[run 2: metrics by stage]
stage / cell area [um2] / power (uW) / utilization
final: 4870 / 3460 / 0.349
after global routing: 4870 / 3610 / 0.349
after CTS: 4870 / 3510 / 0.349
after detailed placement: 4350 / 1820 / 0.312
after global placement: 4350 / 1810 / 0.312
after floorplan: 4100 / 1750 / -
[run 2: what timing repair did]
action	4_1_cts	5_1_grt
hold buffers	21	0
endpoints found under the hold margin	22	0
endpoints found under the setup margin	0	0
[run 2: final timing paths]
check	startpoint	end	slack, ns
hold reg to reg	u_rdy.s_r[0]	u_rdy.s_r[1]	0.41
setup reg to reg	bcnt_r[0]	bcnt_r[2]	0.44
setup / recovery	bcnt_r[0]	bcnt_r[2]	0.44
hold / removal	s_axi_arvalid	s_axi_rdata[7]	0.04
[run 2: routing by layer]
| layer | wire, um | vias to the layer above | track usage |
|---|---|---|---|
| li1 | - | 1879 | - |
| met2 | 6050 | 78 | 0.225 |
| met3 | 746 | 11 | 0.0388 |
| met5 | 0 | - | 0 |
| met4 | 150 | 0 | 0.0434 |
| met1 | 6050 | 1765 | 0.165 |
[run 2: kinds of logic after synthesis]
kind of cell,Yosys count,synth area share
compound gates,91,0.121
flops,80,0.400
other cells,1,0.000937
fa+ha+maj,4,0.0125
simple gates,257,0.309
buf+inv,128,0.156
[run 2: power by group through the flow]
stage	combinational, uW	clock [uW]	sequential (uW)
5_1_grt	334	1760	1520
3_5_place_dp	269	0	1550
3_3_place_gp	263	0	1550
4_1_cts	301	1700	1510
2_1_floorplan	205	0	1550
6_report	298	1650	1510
===== src/pebank_pkg.sv =====
/*
 * Constants, register map and state layout of the event interrupt bank.
 * Assumes a 200 MHz logic clock and a synchronous register port.
 */
`default_nettype none

package pebank_pkg;

	// ------------------------------------------------------------
	// Clock and timing
	// ------------------------------------------------------------
	localparam int PEB_CLK_PERIOD_NS = 5;
	localparam int PEB_MS_NS         = 1000000;
	localparam int PEB_MS_CYCLES     = PEB_MS_NS / PEB_CLK_PERIOD_NS;
	localparam int PEB_DIV_W         = 18;
	localparam int PEB_HOLD_W        = 14;
	localparam logic [PEB_HOLD_W-1:0] PEB_HOLD1_MS = 14'h03E8;
	localparam logic [PEB_HOLD_W-1:0] PEB_HOLD2_MS = 14'h07D0;
	localparam logic [PEB_HOLD_W-1:0] PEB_HOLD3_MS = 14'h0BB8;
	localparam logic [PEB_HOLD_W-1:0] PEB_HOLD4_MS = 14'h0FA0;
	localparam logic [PEB_HOLD_W-1:0] PEB_HOLD8_MS = 14'h1F40;

	// ------------------------------------------------------------
	// Register map
	// ------------------------------------------------------------
	localparam logic [7:0] PEB_ADDR_CATEGORY   = 8'h06;
	localparam logic [7:0] PEB_ADDR_REG_STAT   = 8'h18;
	localparam logic [7:0] PEB_ADDR_REG_MASK   = 8'h19;
	localparam logic [7:0] PEB_ADDR_REG_SENSE  = 8'h1A;
	localparam logic [7:0] PEB_ADDR_TEMP_STAT  = 8'h20;
	localparam logic [7:0] PEB_ADDR_TEMP_MASK  = 8'h21;
	localparam logic [7:0] PEB_ADDR_TEMP_SENSE = 8'h22;
	localparam logic [7:0] PEB_ADDR_BTN_STAT   = 8'h24;
	localparam logic [7:0] PEB_ADDR_BTN_MASK   = 8'h25;
	localparam logic [7:0] PEB_ADDR_BTN_SENSE  = 8'h26;
	localparam logic [7:0] PEB_ADDR_MISC_STAT  = 8'h28;
	localparam logic [7:0] PEB_ADDR_MISC_MASK  = 8'h29;

	// Group order: regulator, temperature, button, miscellaneous
	localparam int PEB_GROUPS = 4;
	localparam int PEB_G_REG  = 0;
	localparam int PEB_G_TEMP = 1;
	localparam int PEB_G_BTN  = 2;
	localparam int PEB_G_MISC = 3;
	localparam logic [PEB_GROUPS-1:0][7:0] PEB_STAT_ADDR =
		{PEB_ADDR_MISC_STAT, PEB_ADDR_BTN_STAT, PEB_ADDR_TEMP_STAT, PEB_ADDR_REG_STAT};
	localparam logic [PEB_GROUPS-1:0][7:0] PEB_MASK_ADDR =
		{PEB_ADDR_MISC_MASK, PEB_ADDR_BTN_MASK, PEB_ADDR_TEMP_MASK, PEB_ADDR_REG_MASK};
	localparam logic [PEB_GROUPS-1:0][7:0] PEB_VALID_BITS =
		{8'h1F, 8'h3F, 8'h05, 8'h07};
	localparam logic [7:0] PEB_STAT_RESET = 8'h00;

	// Category bit positions
	localparam int PEB_CAT_REG  = 4;
	localparam int PEB_CAT_BTN  = 5;
	localparam int PEB_CAT_TEMP = 6;
	localparam int PEB_CAT_MISC = 7;

	// Field positions
	localparam int PEB_TEMP_LOW  = 0;
	localparam int PEB_TEMP_HIGH = 2;
	localparam int PEB_MISC_WAKE = 0;
	localparam int PEB_MISC_DOZE = 1;
	localparam int PEB_MISC_PBTN = 2;
	localparam int PEB_MISC_LOW  = 3;
	localparam int PEB_MISC_OVER = 4;

	// ------------------------------------------------------------
	// State of the bank
	// ------------------------------------------------------------
	typedef struct packed {
		logic [PEB_GROUPS-1:0][7:0] stat;
		logic [PEB_GROUPS-1:0][7:0] mask;
		logic [1:0]                 temp_prev;
		logic [1:0]                 supply_prev;
		logic                       btn_live;
		logic [4:0]                 hold_live;
		logic [7:0]                 deb_cnt;
		logic [PEB_DIV_W-1:0]       ms_div;
		logic [PEB_HOLD_W-1:0]      hold_ms;
		logic [7:0]                 rdata;
		logic                       rvalid;
		logic                       irq_n;
	} pebank_state_s;

endpackage : pebank_pkg

`default_nettype wire


===== src/pebank_top.sv =====
/*
 * Event interrupt bank: status and mask groups, with sense for all but the last, for regulator
 * faults, die temperature, power button and miscellaneous events.
 * Assumes all inputs synchronous to I_CLK and a simple register port.
 */
`timescale 1ns/100ps
`default_nettype none

module pebank_top
	import pebank_pkg::*;
#(
	parameter int MS_CYCLES = PEB_MS_CYCLES
) (
	// Clock and reset
	input  wire logic       I_CLK,
	input  wire logic       I_RST_N,
	// Register port
	input  wire logic       I_REG_WR,
	input  wire logic       I_REG_RD,
	input  wire logic [7:0] I_REG_ADDR,
	input  wire logic [7:0] I_REG_WDATA,
	output var  logic [7:0] O_REG_RDATA,
	output var  logic       O_REG_RVALID,
	// Event sources
	input  wire logic [2:0] I_REG_FAULT,
	input  wire logic       I_TEMP_LOW_ABOVE,
	input  wire logic       I_TEMP_HIGH_ABOVE,
	input  wire logic       I_POWER_BUTTON_N,
	input  wire logic [7:0] I_DEB_PRESS_MS,
	input  wire logic [7:0] I_DEB_RELEASE_MS,
	input  wire logic       I_WAKE_DONE,
	input  wire logic       I_DOZE_DONE,
	input  wire logic       I_POWER_BUTTON_EVT,
	input  wire logic       I_SUPPLY_LOW,
	input  wire logic       I_SUPPLY_OVER,
	// Interrupt
	output var  logic       O_IRQ_OUT_N
);

	pebank_state_s state_reg;
	pebank_state_s state_next;

	logic                       ms_tick;
	logic                       btn_pressed;
	logic [4:0]                 hold_reached;
	logic [PEB_GROUPS-1:0][7:0] set_ev;
	logic [PEB_GROUPS-1:0][7:0] clr_ev;
	logic [7:0]                 category;
	logic [7:0]                 rd_mux;
	logic                       pending;

	// ------------------------------------------------------------
	// Timing and button
	// ------------------------------------------------------------
	assign ms_tick     = (state_reg.ms_div == PEB_DIV_W'(MS_CYCLES - 1));
	assign btn_pressed = ~I_POWER_BUTTON_N;

	// Thresholds compared against whole milliseconds of debounced hold
	assign hold_reached = {state_reg.hold_ms >= PEB_HOLD8_MS,
		state_reg.hold_ms >= PEB_HOLD4_MS,
		state_reg.hold_ms >= PEB_HOLD3_MS,
		state_reg.hold_ms >= PEB_HOLD2_MS,
		state_reg.hold_ms >= PEB_HOLD1_MS};

	// ------------------------------------------------------------
	// Next state
	// ------------------------------------------------------------
	always_comb begin
		state_next = state_reg;
		set_ev     = '0;
		clr_ev     = '0;

		// Millisecond prescaler for debounce and hold timing
		if (ms_tick) begin
			state_next.ms_div = '0;
		end else begin
			state_next.ms_div = state_reg.ms_div + PEB_DIV_W'(1);
		end

		// Debounce: the level must differ for the programmed time
		if (btn_pressed != state_reg.btn_live) begin
			if (state_reg.deb_cnt >= (state_reg.btn_live ? I_DEB_RELEASE_MS
					: I_DEB_PRESS_MS)) begin
				state_next.btn_live = btn_pressed;
				state_next.deb_cnt  = '0;
				set_ev[PEB_G_BTN][0] = 1'b1;
			end else if (ms_tick && state_reg.deb_cnt != 8'hFF) begin
				state_next.deb_cnt = state_reg.deb_cnt + 8'h01;
			end
		end else begin
			state_next.deb_cnt = '0;
		end

		// Hold timer runs only while the debounced press stands
		if (!state_reg.btn_live) begin
			state_next.hold_ms   = '0;
			state_next.hold_live = '0;
		end else begin
			if (ms_tick && state_reg.hold_ms != PEB_HOLD8_MS) begin
				state_next.hold_ms = state_reg.hold_ms + PEB_HOLD_W'(1);
			end
			state_next.hold_live = hold_reached;
			set_ev[PEB_G_BTN][5:1] = hold_reached & ~state_reg.hold_live;
		end

		// Regulator faults set their flags while present
		set_ev[PEB_G_REG][2:0] = I_REG_FAULT;

		// Temperature thresholds: any crossing, either direction
		state_next.temp_prev = {I_TEMP_HIGH_ABOVE, I_TEMP_LOW_ABOVE};
		set_ev[PEB_G_TEMP][PEB_TEMP_LOW]  =
			I_TEMP_LOW_ABOVE ^ state_reg.temp_prev[0];
		set_ev[PEB_G_TEMP][PEB_TEMP_HIGH] =
			I_TEMP_HIGH_ABOVE ^ state_reg.temp_prev[1];

		// Miscellaneous events
		state_next.supply_prev = {I_SUPPLY_OVER, I_SUPPLY_LOW};
		set_ev[PEB_G_MISC][PEB_MISC_WAKE] = I_WAKE_DONE;
		set_ev[PEB_G_MISC][PEB_MISC_DOZE] = I_DOZE_DONE;
		set_ev[PEB_G_MISC][PEB_MISC_PBTN] = I_POWER_BUTTON_EVT;
		set_ev[PEB_G_MISC][PEB_MISC_LOW]  =
			I_SUPPLY_LOW ^ state_reg.supply_prev[0];
		set_ev[PEB_G_MISC][PEB_MISC_OVER] =
			I_SUPPLY_OVER ^ state_reg.supply_prev[1];

		// Register writes: status is write-one-to-clear, mask is plain
		for (int g = 0; g < PEB_GROUPS; g++) begin
			if (I_REG_WR && I_REG_ADDR == PEB_STAT_ADDR[g]) begin
				clr_ev[g] = I_REG_WDATA;
			end
			if (I_REG_WR && I_REG_ADDR == PEB_MASK_ADDR[g]) begin
				state_next.mask[g] = I_REG_WDATA & PEB_VALID_BITS[g];
			end
			// A set in the clearing cycle wins, so no event is lost
			state_next.stat[g] = ((state_reg.stat[g] & ~clr_ev[g]) | set_ev[g])
				& PEB_VALID_BITS[g];
		end

		// Irq follows the next flags so it lines up with status reads
		pending = 1'b0;
		for (int g = 0; g < PEB_GROUPS; g++) begin
			pending = pending | (|(state_next.stat[g] & ~state_next.mask[g]));
		end
		state_next.irq_n = ~pending;

		// Read data is registered and stands one cycle behind the strobe
		state_next.rvalid = I_REG_RD;
		if (I_REG_RD) begin
			state_next.rdata = rd_mux;
		end
	end

	// ------------------------------------------------------------
	// Read decode
	// ------------------------------------------------------------
	always_comb begin
		category = '0;
		category[PEB_CAT_REG]  = |state_reg.stat[PEB_G_REG];
		category[PEB_CAT_BTN]  = |state_reg.stat[PEB_G_BTN];
		category[PEB_CAT_TEMP] = |state_reg.stat[PEB_G_TEMP];
		category[PEB_CAT_MISC] = |state_reg.stat[PEB_G_MISC];
		unique case (I_REG_ADDR)
			PEB_ADDR_CATEGORY:   rd_mux = category;
			PEB_ADDR_REG_STAT:   rd_mux = state_reg.stat[PEB_G_REG];
			PEB_ADDR_REG_MASK:   rd_mux = state_reg.mask[PEB_G_REG];
			PEB_ADDR_REG_SENSE:  rd_mux = {5'h00, I_REG_FAULT};
			PEB_ADDR_TEMP_STAT:  rd_mux = state_reg.stat[PEB_G_TEMP];
			PEB_ADDR_TEMP_MASK:  rd_mux = state_reg.mask[PEB_G_TEMP];
			PEB_ADDR_TEMP_SENSE: rd_mux = {5'h00, state_reg.temp_prev[1], 1'b0,
				state_reg.temp_prev[0]};
			PEB_ADDR_BTN_STAT:   rd_mux = state_reg.stat[PEB_G_BTN];
			PEB_ADDR_BTN_MASK:   rd_mux = state_reg.mask[PEB_G_BTN];
			PEB_ADDR_BTN_SENSE:  rd_mux = {2'h0, state_reg.hold_live,
				state_reg.btn_live};
			PEB_ADDR_MISC_STAT:  rd_mux = state_reg.stat[PEB_G_MISC];
			PEB_ADDR_MISC_MASK:  rd_mux = state_reg.mask[PEB_G_MISC];
			default:             rd_mux = 8'h00;
		endcase
	end

	// ------------------------------------------------------------
	// State register
	// ------------------------------------------------------------
	always_ff @(posedge I_CLK) begin
		if (!I_RST_N) begin
			state_reg             <= '0;
			for (int g = 0; g < PEB_GROUPS; g++) begin
				state_reg.stat[g] <= PEB_STAT_RESET;
				state_reg.mask[g] <= PEB_VALID_BITS[g];
			end
			state_reg.irq_n       <= 1'b1;
		end else begin
			state_reg <= state_next;
		end
	end

	// ------------------------------------------------------------
	// Outputs
	// ------------------------------------------------------------
	assign O_REG_RDATA  = state_reg.rdata;
	assign O_REG_RVALID = state_reg.rvalid;
	assign O_IRQ_OUT_N  = state_reg.irq_n;

endmodule : pebank_top

`default_nettype wire
File: src/logic/gpio_atx_pkg.sv
package gpio_atx_pkg;

    // clock and tick rates
    localparam int CLK_HZ = 100_000_000;
    localparam int SAMPLE_HZ = 32;
    localparam int PWM_HZ = 100;
    localparam int PWM_STEPS = 100;
    localparam int TICK_CNT_W = 24;
    localparam int PWM_CNT_W = 16;

    // times in their own units, converted to 32 Hz ticks
    localparam int KEY_HOLD_S = 4;
    localparam int KEY_TAP_MS = 250;
    localparam int RST_PULSE_S = 1;
    localparam int EXTEND_MAX_S = 5;
    localparam int SEC_TICKS = SAMPLE_HZ;
    localparam int HOLD_TICKS = KEY_HOLD_S * SAMPLE_HZ;
    localparam int TAP_TICKS = (KEY_TAP_MS * SAMPLE_HZ + 999) / 1000;
    localparam int RST_TICKS = RST_PULSE_S * SAMPLE_HZ;
    localparam int EXTEND_TICKS = EXTEND_MAX_S * SAMPLE_HZ;

    // pins
    localparam int NUM_PINS = 5;
    localparam int PIN_SENSE = 1;
    localparam int PIN_POWER = 2;
    localparam int PIN_RESET = 3;
    localparam logic [7:0] LEVEL_HIGH = 8'h64;

    // command codes and reply flags
    localparam logic [7:0] CMD_STORE_BOOT = 8'h04;
    localparam logic [7:0] CMD_ATX = 8'h1c;
    localparam logic [7:0] CMD_WDOG = 8'h1d;
    localparam logic [7:0] CMD_STATUS = 8'h1e;
    localparam logic [7:0] CMD_PIN_SET = 8'h22;
    localparam logic [7:0] CMD_PIN_READ = 8'h23;
    localparam logic [7:0] ACK_FLAG = 8'h40;
    localparam logic [7:0] NAK_FLAG = 8'hc0;
    localparam logic [4:0] LEN_ZERO = 5'h00;
    localparam logic [4:0] LEN_ONE = 5'h01;
    localparam logic [4:0] LEN_TWO = 5'h02;
    localparam logic [4:0] LEN_THREE = 5'h03;
    localparam logic [7:0] STATUS_LEN = 8'h0f;
    localparam logic [7:0] PIN_READ_LEN = 8'h04;

    // power function mask bits
    localparam int RST_INV_BIT = 1;
    localparam int PWR_INV_BIT = 2;
    localparam int WD_ACTIVE_BIT = 3;
    localparam int BLANK_BIT = 4;
    localparam int KEY_RST_BIT = 5;
    localparam int KEY_PON_BIT = 6;
    localparam int KEY_POFF_BIT = 7;

    // configuration byte
    localparam int CFG_FUNC_BIT = 3;
    localparam logic [7:0] CFG_RSVD_MASK = 8'hf0;

    // drive modes
    localparam logic [2:0] MODE_UP_PULLDN = 3'h0;
    localparam logic [2:0] MODE_FAST_BOTH = 3'h1;
    localparam logic [2:0] MODE_HIZ = 3'h2;
    localparam logic [2:0] MODE_PULLUP_DN = 3'h3;
    localparam logic [2:0] MODE_SLOW_UP = 3'h4;
    localparam logic [2:0] MODE_SLOW_BOTH = 3'h5;
    localparam logic [2:0] MODE_RSVD = 3'h6;
    localparam logic [2:0] MODE_SLOW_DN = 3'h7;

    // apb map
    localparam logic [11:0] OFS_CMD = 12'h000;
    localparam logic [11:0] OFS_ARG = 12'h004;
    localparam logic [11:0] OFS_REPLY = 12'h008;
    localparam logic [11:0] OFS_RDATA0 = 12'h010;
    localparam logic [11:0] OFS_RDATA3 = 12'h01c;

    // boot defaults
    localparam logic [7:0] DEF_ATX_MASK = 8'h00;
    localparam logic [7:0] DEF_PULSE_LEN = 8'h20;

    typedef struct packed {
        logic [7:0] level;
        logic func;
        logic [2:0] mode;
    } pin_cfg_type;

    localparam pin_cfg_type [NUM_PINS-1:0] BOOT_PINS = '{
        '{8'h00, 1'b0, MODE_HIZ},
        '{8'h00, 1'b0, MODE_HIZ},
        '{8'h00, 1'b0, MODE_HIZ},
        '{8'h00, 1'b0, MODE_PULLUP_DN},
        '{8'h00, 1'b0, MODE_HIZ}};

    typedef struct packed {
        logic psel;
        logic penable;
        logic pwrite;
        logic [11:0] paddr;
        logic [31:0] pwdata;
    } apb_req_type;

    typedef struct packed {
        logic pready;
        logic [31:0] prdata;
        logic pslverr;
    } apb_rsp_type;

    typedef struct packed {
        logic [7:0] fan_report;
        logic [3:0][7:0] temp_report;
        logic [7:0] key_press;
        logic [7:0] key_release;
        logic [3:0][7:0] glitch_delay;
        logic [7:0] contrast;
        logic [7:0] backlight;
    } misc_status_type;

    typedef enum logic [3:0] {
        PS_IDLE = 4'b0001,
        PS_RESET = 4'b0010,
        PS_POWER = 4'b0100,
        PS_EXTEND = 4'b1000
    } pulse_state_type;

    typedef struct packed {
        apb_rsp_type apb;
        logic [31:0] arg;
        logic [7:0] rtype;
        logic [7:0] rlen;
        logic rvalid;
        logic rnak;
        logic [15:0][7:0] reply;
        pin_cfg_type [NUM_PINS-1:0] pins;
        pin_cfg_type [NUM_PINS-1:0] boot_pins;
        logic [7:0] atx_mask;
        logic [7:0] boot_atx;
        logic [7:0] pulse_len;
        logic [7:0] boot_plen;
        logic [TICK_CNT_W-1:0] tick_cnt;
        logic [PWM_CNT_W-1:0] pwm_cnt;
        logic [6:0] pwm_phase;
        logic [NUM_PINS-1:0] sample;
        logic [NUM_PINS-1:0] rise;
        logic [NUM_PINS-1:0] fall;
        logic wd_en;
        logic [7:0] wd_cnt;
        logic [4:0] wd_sec;
        pulse_state_type pstate;
        logic [8:0] pulse_cnt;
        logic keypad_src;
        logic poff_src;
        logic [7:0] key_hold;
        logic key_lock;
        logic blank;
        logic reboot;
        logic [NUM_PINS-1:0] pin_out;
        logic [NUM_PINS-1:0] pin_oe;
    } state_type;

endpackage : gpio_atx_pkg
===== src/inc/tsr_pkg.sv =====
/*
 * Package of the serial register access front end: pointer codes,
 * register reset values, slave address and time-out figures.
 * Assumes a 25 MHz system clock driving all logic.
 */
package tsr_pkg;
    // ****************************************
    // Clock and time-out
    // ****************************************
    localparam int CLK_HZ = 25000000;
    localparam int TIMEOUT_MIN_MS = 75;
    localparam int TIMEOUT_MAX_MS = 325;
    // Least time rounds up to whole cycles
    localparam longint TIMEOUT_CYC =
        (longint'(TIMEOUT_MIN_MS) * CLK_HZ + 999) / 1000;

    // ****************************************
    // Addressing and pointer
    // ****************************************
    localparam logic [3:0] ADDR_FIXED = 4'h9;
    localparam logic [1:0] PTR_TEMP = 2'h0;
    localparam logic [1:0] PTR_CONF = 2'h1;
    localparam logic [1:0] PTR_LOWER = 2'h2;
    localparam logic [1:0] PTR_UPPER = 2'h3;
    localparam logic [1:0] PTR_RESET = 2'h0;

    // ****************************************
    // Register reset values
    // ****************************************
    localparam logic [7:0] CONF_RESET = 8'h00;
    localparam logic [15:0] UPPER_RESET = 16'h5000;
    localparam logic [15:0] LOWER_RESET = 16'h4b00;
endpackage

_Assignment:_ Only certain lines are wanted. Please return exactly those from the top of the data through the line with "[run 2: final timing paths]".

_Result:_
[run 2: metrics by stage]
stage / cell area [um2] / power (uW) / utilization
final: 4870 / 3460 / 0.349
after global routing: 4870 / 3610 / 0.349
after CTS: 4870 / 3510 / 0.349
after detailed placement: 4350 / 1820 / 0.312
after global placement: 4350 / 1810 / 0.312
after floorplan: 4100 / 1750 / -
[run 2: what timing repair did]
action	4_1_cts	5_1_grt
hold buffers	21	0
endpoints found under the hold margin	22	0
endpoints found under the setup margin	0	0
[run 2: final timing paths]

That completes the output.